Lembrei do tema da morte e do livro lido recentemente na semana que passou ao tomar conhecimento dos suicídios da designer Kate Spade e do chef Anthony Bourdain. Não que o livro de Ana Claudia trate de suicídios ou de mortes assistidas. Longe disso. Mas o livro trata da morte e da vida vivida na sua plenitude. E me espantou comentários na linha “mas tão ricos e bem-sucedidos!”, “viviam a vida que eu queria para mim” ou “com uma família e uma profissão tão bonitas”. A despeito da falta total de sequer tentar um mínimo grau de empatia, eu me perguntava: mas que diabos essa gente sabe da guerra que os outros travam? Como podem medir a felicidade ou “a vida bem vivida” de alguém pelas suas próprias réguas?”

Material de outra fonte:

This design comes from an exercise in tuning for small area on the open sky130 flow, not from production work. RTL that was checked went through simulation tests only; none was proved equivalent to the original. Power and IR drop assume default switching activity.

==> module wqe_fetch_top, before the edit <==
module wqe_fetch_top
#(
    parameter int MAX_QP   = 16,
    parameter int SQ_DEPTH = 4096
)(
    input  logic                  clk,
    input  logic                  rst_n,
    output logic                  o_fetch_ready,
    input  logic                  i_arbit_val,
    input  logic [QPID_WIDTH-1:0] i_qp_idx,
    input  logic [MAX_QP-1:0]     i_active,
    input  logic [MAX_QP-1:0]     i_wqe_cache_alfull,
    input  logic [ADDR_WIDTH-1:0] i_sq_base,
    output logic [ADDR_WIDTH-1:0] o_axi_araddr,
    output logic                  o_axi_arvalid,
    input  logic                  i_axi_arready,
    input  logic [WQE_WIDTH-1:0]  i_axi_rdata,
    input  logic                  i_axi_rvalid,
    output logic                  o_axi_rready,
    output logic                  o_wqe_cache_wr,
    output logic [WQE_WIDTH-1:0]  o_wqe,
    input  logic [MAX_QP-1:0]     i_wqe_cache_full
);
    localparam int PI_WIDTH = $clog2(SQ_DEPTH);
    localparam int WQE_LSB  = $clog2(WQE_BYTES);
    logic                  iss;      
    logic                  rdv;      
    logic                  busy;
    logic                  grant;
    logic                  push;
    logic                  req_ok;
    logic [QPID_WIDTH-1:0] qp_q;
    logic [QPID_LSB-1:0]   body_q;
    logic [PI_WIDTH-1:0]   pi [MAX_QP];
    logic [MAX_QP-1:0]     pi_ok;
    logic [PI_WIDTH-1:0]   pi_rd;
    logic [PI_WIDTH-1:0]   pi_cur;
    logic [MAX_QP-1:0]     qsel;     
    assign grant  = o_fetch_ready & i_arbit_val;
    assign push   = o_wqe_cache_wr & ~(|(qsel & i_wqe_cache_full));
    assign req_ok = (|i_active) & ~(&i_wqe_cache_alfull);
    assign busy   = iss | o_axi_arvalid | o_axi_rready | rdv | o_wqe_cache_wr;
    always_ff @(posedge clk or negedge rst_n)
    begin
        if (!rst_n)
        begin
            o_fetch_ready  <= 1'b0;
            iss            <= 1'b0;
            o_axi_arvalid  <= 1'b0;
            o_axi_rready   <= 1'b0;
            rdv            <= 1'b0;
            o_wqe_cache_wr <= 1'b0;
        end
        else
        begin
            o_fetch_ready  <= req_ok & ((~busy & ~grant) | push);
            iss            <= grant;
            o_axi_arvalid  <= iss | (o_axi_arvalid & ~i_axi_arready);
            o_axi_rready   <= (o_axi_arvalid & i_axi_arready) | (o_axi_rready & ~i_axi_rvalid);
            rdv            <= o_axi_rready & i_axi_rvalid;
            o_wqe_cache_wr <= rdv | (o_wqe_cache_wr & (|(qsel & i_wqe_cache_full)));
        end
    end
    always_ff @(posedge clk)
    begin
        if (o_fetch_ready)
            qp_q <= i_qp_idx;
    end
    always_ff @(posedge clk)
    begin
        body_q <= ({QPID_LSB{o_axi_rready}}          & i_axi_rdata[QPID_LSB-1:0])
                | ({QPID_LSB{rdv | o_wqe_cache_wr}} & body_q);
    end
    always_comb
    begin
        for (int q = 0; q < MAX_QP; q++)
            qsel[q] = (qp_q == QPID_WIDTH'(q));
    end
    always_comb
    begin
        pi_rd = '0;
        for (int q = 0; q < MAX_QP; q++)
            pi_rd = pi_rd | ({PI_WIDTH{qsel[q] & pi_ok[q]}} & pi[q]);
    end
    always_ff @(posedge clk)
    begin
        pi_cur <= pi_rd;
    end
    always_ff @(posedge clk or negedge rst_n)
    begin
        if (!rst_n)
            pi_ok <= '0;
        else
            pi_ok <= pi_ok | ({MAX_QP{rdv}} & qsel);
    end
    always_ff @(posedge clk)
    begin
        for (int q = 0; q < MAX_QP; q++)
            if (rdv & qsel[q])
                pi[q] <= pi_inc;
    end
    logic [PI_WIDTH-1:0] pi_inc;
    always_comb
    begin
        logic c;
        c = 1'b1;
        for (int i = 0; i < PI_WIDTH; i++)
        begin
            pi_inc[i] = pi_cur[i] ^ c;
            c         = pi_cur[i] & c;
        end
    end
    localparam int AW = ADDR_WIDTH - WQE_LSB;
    localparam int GK = 6;
    localparam int NG = (AW + GK - 1) / GK;
    logic [AW-1:0] add_a, add_b, add_p, add_s;
    logic [NG-1:0] grp_g, grp_p;
    logic [NG:0]   grp_c;
    logic          rc;
    assign add_a = i_sq_base[ADDR_WIDTH-1:WQE_LSB];
    assign add_b = {{(AW-QPID_WIDTH-PI_WIDTH){1'b0}}, qp_q, pi_cur};
    assign add_p = add_a ^ add_b;
    always_comb
    begin
        for (int g = 0; g < NG; g++)
        begin
            grp_g[g] = 1'b0;
            grp_p[g] = 1'b1;
            for (int i = g * GK; i < (g + 1) * GK && i < AW; i++)
            begin
                grp_g[g] = (add_a[i] & add_b[i]) | (add_p[i] & grp_g[g]);
                grp_p[g] = grp_p[g] & add_p[i];
            end
        end
        begin
            logic [NG-1:0] pg, pp;
            pg = grp_g;
            pp = grp_p;
            for (int d = 1; d < NG; d = d * 2)
                for (int i = 2 * d - 1; i < NG; i = i + 2 * d)
                begin
                    pg[i] = pg[i] | (pp[i] & pg[i-d]);
                    pp[i] = pp[i] & pp[i-d];
                end
            for (int d = 8; d >= 1; d = d / 2)
                for (int i = 3 * d - 1; i < NG; i = i + 2 * d)
                begin
                    pg[i] = pg[i] | (pp[i] & pg[i-d]);
                    pp[i] = pp[i] & pp[i-d];
                end
            grp_c = {pg, 1'b0};
        end
        for (int g = 0; g < NG; g++)
        begin
            rc = grp_c[g];
            for (int i = g * GK; i < (g + 1) * GK && i < AW; i++)
            begin
                add_s[i] = add_p[i] ^ rc;
                rc = (add_a[i] & add_b[i]) | (add_p[i] & rc);
            end
        end
    end
    assign o_axi_araddr = {add_s, i_sq_base[WQE_LSB-1:0]};
    assign o_wqe = {{PAD_WIDTH{1'b0}}, qp_q, body_q};
endmodule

Há em todas essas expressões de inconformismo, recalque e espanto certa soberba indisfarçável. Porque o fato é que pouquíssima gente está preparada para a morte. Pouquíssima gente tem a coragem de discuti-la de forma madura e consciente, sem pesos, sem rancores. Aliás, pouca gente está preparada para a própria vida. E daí me ocorreu uma frase da muito citada e pouco discutida (salve, Benjamin Moser!) Clarice Lispector, frase que a própria Ana Claudia Quintana Arantes cita em seu livro e que as pessoas deviam ter como tela de bloqueio dos seus celulares: “Salve-se quem puder, porque para todas as horas é sempre chegada a hora”. Saudades do meu pai.